In his research, one of the areas he has studied is the comparison between industrial designers and engineers.
“Most mechanical engineers are designers: this is a design-based profession. But not all of them actually carry out design.” This is how John Gero explains the difference, which also depends to a certain extent on a language point. Swedish has two words to describe what English manages with one: “design” in English includes both what Swedish refers to as “design” and “engineering” (“design och konstruktion”).
Coded segments
He films conversations and discussions, and subsequently cuts the films into coded segments. The sections in which the participants discuss a solution are given one colour, and the sections in which they discuss the problem are given another. It turns out that discussions about solutions take place both early and late in the process, nearly equally during the two parts.“Surely you should finish discussing the problem before starting to discuss the solution,” he jokes.
He has also discovered that industrial designers use significantly more time than mechanical engineers to study the problem itself.
“When the groups are mixed, the time taken to study the problem also drops noticeably.
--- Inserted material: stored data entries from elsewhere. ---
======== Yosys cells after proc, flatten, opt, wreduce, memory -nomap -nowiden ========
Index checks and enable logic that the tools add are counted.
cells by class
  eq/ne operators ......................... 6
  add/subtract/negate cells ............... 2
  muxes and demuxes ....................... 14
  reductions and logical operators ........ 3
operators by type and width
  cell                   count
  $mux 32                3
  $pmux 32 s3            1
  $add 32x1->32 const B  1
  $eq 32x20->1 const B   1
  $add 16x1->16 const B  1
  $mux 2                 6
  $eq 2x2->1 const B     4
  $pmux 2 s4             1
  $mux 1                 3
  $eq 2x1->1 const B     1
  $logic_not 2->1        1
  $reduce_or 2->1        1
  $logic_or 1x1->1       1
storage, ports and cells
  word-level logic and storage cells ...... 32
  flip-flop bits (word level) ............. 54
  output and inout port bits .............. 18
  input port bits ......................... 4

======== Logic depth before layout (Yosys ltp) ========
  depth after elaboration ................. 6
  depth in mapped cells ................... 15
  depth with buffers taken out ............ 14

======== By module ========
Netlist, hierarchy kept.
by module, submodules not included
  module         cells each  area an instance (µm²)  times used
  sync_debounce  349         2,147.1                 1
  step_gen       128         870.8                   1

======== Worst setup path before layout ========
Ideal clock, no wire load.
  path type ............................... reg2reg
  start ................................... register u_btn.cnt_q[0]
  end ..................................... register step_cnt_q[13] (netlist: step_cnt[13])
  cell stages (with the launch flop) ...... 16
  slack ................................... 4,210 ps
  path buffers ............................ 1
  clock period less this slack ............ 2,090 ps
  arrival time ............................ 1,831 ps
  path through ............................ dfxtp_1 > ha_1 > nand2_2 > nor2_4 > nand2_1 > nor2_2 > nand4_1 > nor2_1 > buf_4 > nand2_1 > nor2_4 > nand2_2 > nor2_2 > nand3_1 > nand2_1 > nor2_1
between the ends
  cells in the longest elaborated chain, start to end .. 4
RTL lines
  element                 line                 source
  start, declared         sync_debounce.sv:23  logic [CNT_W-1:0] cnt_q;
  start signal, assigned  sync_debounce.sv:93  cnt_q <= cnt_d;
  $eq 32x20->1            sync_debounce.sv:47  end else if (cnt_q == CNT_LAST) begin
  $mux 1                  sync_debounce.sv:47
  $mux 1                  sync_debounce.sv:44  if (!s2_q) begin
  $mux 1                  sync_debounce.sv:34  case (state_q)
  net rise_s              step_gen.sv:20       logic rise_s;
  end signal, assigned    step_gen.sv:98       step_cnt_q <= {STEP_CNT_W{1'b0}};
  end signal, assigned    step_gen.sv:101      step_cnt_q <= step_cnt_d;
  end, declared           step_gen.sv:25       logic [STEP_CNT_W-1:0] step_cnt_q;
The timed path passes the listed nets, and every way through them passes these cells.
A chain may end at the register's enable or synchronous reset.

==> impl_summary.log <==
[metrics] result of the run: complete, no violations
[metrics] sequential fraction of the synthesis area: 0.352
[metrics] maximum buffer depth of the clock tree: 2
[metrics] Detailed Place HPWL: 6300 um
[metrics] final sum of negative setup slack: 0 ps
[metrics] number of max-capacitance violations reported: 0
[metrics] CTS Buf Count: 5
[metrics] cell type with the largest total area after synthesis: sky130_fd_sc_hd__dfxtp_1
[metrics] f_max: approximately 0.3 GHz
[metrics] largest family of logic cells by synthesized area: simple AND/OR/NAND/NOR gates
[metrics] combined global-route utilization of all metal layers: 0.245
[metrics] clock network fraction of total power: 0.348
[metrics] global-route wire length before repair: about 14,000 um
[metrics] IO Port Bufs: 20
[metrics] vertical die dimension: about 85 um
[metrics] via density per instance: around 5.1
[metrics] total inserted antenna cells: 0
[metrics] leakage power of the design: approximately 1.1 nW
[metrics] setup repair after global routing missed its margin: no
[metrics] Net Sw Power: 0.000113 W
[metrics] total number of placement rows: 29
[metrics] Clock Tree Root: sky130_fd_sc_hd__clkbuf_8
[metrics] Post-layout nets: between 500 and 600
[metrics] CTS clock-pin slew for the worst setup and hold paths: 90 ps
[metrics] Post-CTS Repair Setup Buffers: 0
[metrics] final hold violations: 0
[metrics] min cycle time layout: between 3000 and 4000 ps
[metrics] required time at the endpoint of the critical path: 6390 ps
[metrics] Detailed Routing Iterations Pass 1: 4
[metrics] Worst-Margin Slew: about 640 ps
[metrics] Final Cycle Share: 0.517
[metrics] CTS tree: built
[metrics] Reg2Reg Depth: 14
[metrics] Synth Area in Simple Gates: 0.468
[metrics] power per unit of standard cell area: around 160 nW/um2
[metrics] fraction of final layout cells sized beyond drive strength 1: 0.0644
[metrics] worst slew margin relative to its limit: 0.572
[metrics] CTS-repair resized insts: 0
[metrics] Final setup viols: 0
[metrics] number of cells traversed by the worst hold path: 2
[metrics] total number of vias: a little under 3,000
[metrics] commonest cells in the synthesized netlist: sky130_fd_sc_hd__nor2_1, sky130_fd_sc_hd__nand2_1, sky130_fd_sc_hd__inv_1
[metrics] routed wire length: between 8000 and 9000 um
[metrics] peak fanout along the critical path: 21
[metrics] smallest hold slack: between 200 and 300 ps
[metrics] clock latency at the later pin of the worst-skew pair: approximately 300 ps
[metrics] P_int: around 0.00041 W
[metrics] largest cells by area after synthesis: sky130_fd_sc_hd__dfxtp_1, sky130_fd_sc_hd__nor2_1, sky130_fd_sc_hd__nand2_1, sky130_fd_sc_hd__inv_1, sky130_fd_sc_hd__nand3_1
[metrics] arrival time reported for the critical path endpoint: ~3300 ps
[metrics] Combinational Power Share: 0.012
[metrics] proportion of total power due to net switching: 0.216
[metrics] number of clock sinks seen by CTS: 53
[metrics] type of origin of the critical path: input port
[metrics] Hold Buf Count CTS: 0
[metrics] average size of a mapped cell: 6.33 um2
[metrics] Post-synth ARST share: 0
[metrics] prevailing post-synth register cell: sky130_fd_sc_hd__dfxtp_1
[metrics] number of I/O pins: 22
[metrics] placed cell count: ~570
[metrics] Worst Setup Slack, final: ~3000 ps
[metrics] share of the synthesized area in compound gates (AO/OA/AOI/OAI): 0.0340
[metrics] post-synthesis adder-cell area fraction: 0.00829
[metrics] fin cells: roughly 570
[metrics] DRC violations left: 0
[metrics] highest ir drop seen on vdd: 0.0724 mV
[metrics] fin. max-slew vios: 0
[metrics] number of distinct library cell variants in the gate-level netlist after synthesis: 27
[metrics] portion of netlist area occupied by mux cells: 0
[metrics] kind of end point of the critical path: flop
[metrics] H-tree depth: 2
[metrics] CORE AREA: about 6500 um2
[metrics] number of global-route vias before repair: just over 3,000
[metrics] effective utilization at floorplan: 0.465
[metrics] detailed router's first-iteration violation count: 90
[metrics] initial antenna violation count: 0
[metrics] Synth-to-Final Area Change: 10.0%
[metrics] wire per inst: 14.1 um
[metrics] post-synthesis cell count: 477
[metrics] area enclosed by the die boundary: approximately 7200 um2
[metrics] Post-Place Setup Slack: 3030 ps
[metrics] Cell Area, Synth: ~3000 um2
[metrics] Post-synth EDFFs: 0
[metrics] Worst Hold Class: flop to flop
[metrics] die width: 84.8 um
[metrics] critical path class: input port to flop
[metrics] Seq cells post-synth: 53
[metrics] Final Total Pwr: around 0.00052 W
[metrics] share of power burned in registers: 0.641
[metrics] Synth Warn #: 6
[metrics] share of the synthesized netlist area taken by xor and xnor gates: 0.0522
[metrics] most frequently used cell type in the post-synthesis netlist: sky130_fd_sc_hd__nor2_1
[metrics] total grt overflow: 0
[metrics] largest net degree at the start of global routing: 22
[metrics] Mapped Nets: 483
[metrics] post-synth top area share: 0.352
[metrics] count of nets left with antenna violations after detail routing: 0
## config.mk

```make
export PLATFORM = sky130hd
export DESIGN_NAME = vga_text_render_flat
export DESIGN_NICKNAME = d
export VERILOG_FILES = /design/src/rtl/vga_text_render_if.sv /design/src/rtl/vga_text_render.sv /design/src/flat_wrapper.sv
export SDC_FILE = /design/constraint.sdc
export NUM_CORES = 1
export LEC_CHECK = 0
export BUFFER_PORTS_ARGS = -buffer_cell sky130_fd_sc_hd__buf_2
export CORE_MARGIN = 2
export CORE_UTILIZATION = 55
export DETAILED_ROUTE_END_ITERATION = 10
export PLACE_DENSITY = 0.81
export SETUP_SLACK_MARGIN = 0.05
export SYNTH_ARGS = -nofsm -noshare
export SYNTH_HDL_FRONTEND = slang
export SYNTH_SLANG_ARGS = --single-unit
```

## constraint.sdc

```tcl
create_clock -name vclock -period 2.4 [get_ports vclock]
set_input_delay 0.12 -clock vclock [delete_from_list [all_inputs] [get_ports vclock]]
set_output_delay 0.12 -clock vclock [all_outputs]
set_load 0.01 [all_outputs]
```
**src/rtl/uart_tx_sched.sv**
```systemverilog
// rtl/uart_tx_sched.sv - round-robin scheduler sharing one uart_tx among NUM_REQ byte requesters
// Optional UART_TX_SCHED_PRIO_EN: requester 0 has strict priority over the round-robin ring.
module uart_tx_sched #(
    parameter int NUM_REQ      = 4,
    parameter int FRAME_CYCLES = 10
) (
    input  logic                       clk,
    input  logic                       rst_n,
    input  logic [NUM_REQ-1:0]         req_valid,
    input  logic [8*NUM_REQ-1:0]       req_data,
    output logic [NUM_REQ-1:0]         req_ready,
    output logic                       tx_send,
    output logic [7:0]                 tx_data,
    output logic                       busy,
    output logic [$clog2(NUM_REQ)-1:0] grant_id
);

    localparam int GW = $clog2(NUM_REQ);
    localparam int CW = (FRAME_CYCLES > 0) ? $clog2(FRAME_CYCLES + 1) : 1;
    localparam logic [CW-1:0] CNT_INIT   = CW'(FRAME_CYCLES);
    localparam logic [GW:0]   NREQ       = (GW + 1)'(NUM_REQ);
    localparam logic [GW-1:0] GRANT_INIT = GW'(NUM_REQ - 1);

    typedef enum logic [1:0] {STARTUP, IDLE, ISSUE, WAIT} state_t;

    state_t        state, state_next;
    logic [CW-1:0] counter, counter_next;
    logic [1:0]    rst_sync;
    logic          found;
    logic [GW-1:0] winner;
    logic [GW:0]   cand_sum;
    logic [GW-1:0] cand;

    // Reset release reaches the startup counter only after two flops.
    always_ff @(posedge clk or negedge rst_n) begin
        if (!rst_n) begin
            rst_sync <= 2'b00;
        end else begin
            rst_sync <= {rst_sync[0], 1'b1};
        end
    end

    // Ring search begins one past the last grant and wraps modulo NUM_REQ.
    always_comb begin
        found    = 1'b0;
        winner   = grant_id;
        cand_sum = '0;
        cand     = '0;
        for (int k = 1; k <= NUM_REQ; k++) begin
            cand_sum = {1'b0, grant_id} + (GW + 1)'(k);
            if (cand_sum >= NREQ) begin
                cand_sum = cand_sum - NREQ;
            end
            cand = cand_sum[GW-1:0];
            if (!found && req_valid[cand]) begin
                found  = 1'b1;
                winner = cand;
            end
        end
`ifdef UART_TX_SCHED_PRIO_EN
        if (req_valid[0]) begin
            found  = 1'b1;
            winner = '0;
        end
`else
`endif
    end

    always_comb begin
        state_next   = state;
        counter_next = counter;
        req_ready    = '0;
        case (state)
            STARTUP: begin
                if (rst_sync[1]) begin
                    if (counter == '0) begin
                        state_next = IDLE;
                    end else begin
                        counter_next = counter - CW'(1);
                    end
                end
            end
            IDLE: begin
                if (found) begin
                    req_ready[winner] = 1'b1;
                    state_next        = ISSUE;
                end
            end
            ISSUE: begin
                counter_next = CNT_INIT;
                state_next   = (FRAME_CYCLES == 0) ? IDLE : WAIT;
            end
            WAIT: begin
                // FRAME_CYCLES wait cycles, so sends land FRAME_CYCLES+2 apart.
                counter_next = counter - CW'(1);
                if (counter <= CW'(1)) begin
                    state_next = IDLE;
                end
            end
            default: state_next = STARTUP;
        endcase
    end

    always_ff @(posedge clk or negedge rst_n) begin
        if (!rst_n) begin
            state    <= STARTUP;
            counter  <= CNT_INIT;
            tx_data  <= '0;
            grant_id <= GRANT_INIT;
        end else begin
            state   <= state_next;
            counter <= counter_next;
            if (state == IDLE && found) begin
                tx_data  <= req_data[{winner, 3'b000} +: 8];
                grant_id <= winner;
            end
        end
    end

    assign tx_send = (state == ISSUE);
    assign busy    = (state != IDLE);

endmodule

```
Engineers have a major influence, and they are more accustomed to taking risks and discarding what doesn’t work,” he says.
When mechanical engineers have an additional two years of education, it means that they invest more time into understanding behaviour, while designers spend more time looking into product functionality.
Prepared for the unexpected

“The difference is that the students don’t know how many good ideas they have, since they don’t have the experience that is necessary to assess them,” says John Gero.
It’s the same when he compares experts and beginners: the latter come up with at least as many good ideas as the former, but they are not able to evaluate them.
He has also tested whether it is possible to use fMRI, using a magnet resonance camera to measure the location in the brain of design activity.
“But the function moves around all the time, and no-one really knows what is happening,” he concludes.
LiU professor Jonas Löwgren wonders whether the results can be used in practice during the design process.
“One insight may be that even non-experts have fundamentally good ideas, while a professional designer has the expertise required to evaluate them. Design is copying, to a large extent, but skilled designers can do something that other people can’t. They can take a step in a different direction and not just solve the problem: they can produce something that we didn’t know we wanted,” replies John Gero.
And it is the roots of this skill that he is attempting to find in his research.
John Gero, professor at the University of North Carolina at Charlotte and at the George Mason University, both in the US, is visiting LiU, invited by Tomohiko Sakao under the auspices of the Mistra REES research programme. He is an invited speaker at the annual LiU Design Talks, an event that gathers a growing number of industrial designers, service designers, engineering designers and specialists in visual media, PhD students and master’s students from different parts of LiU.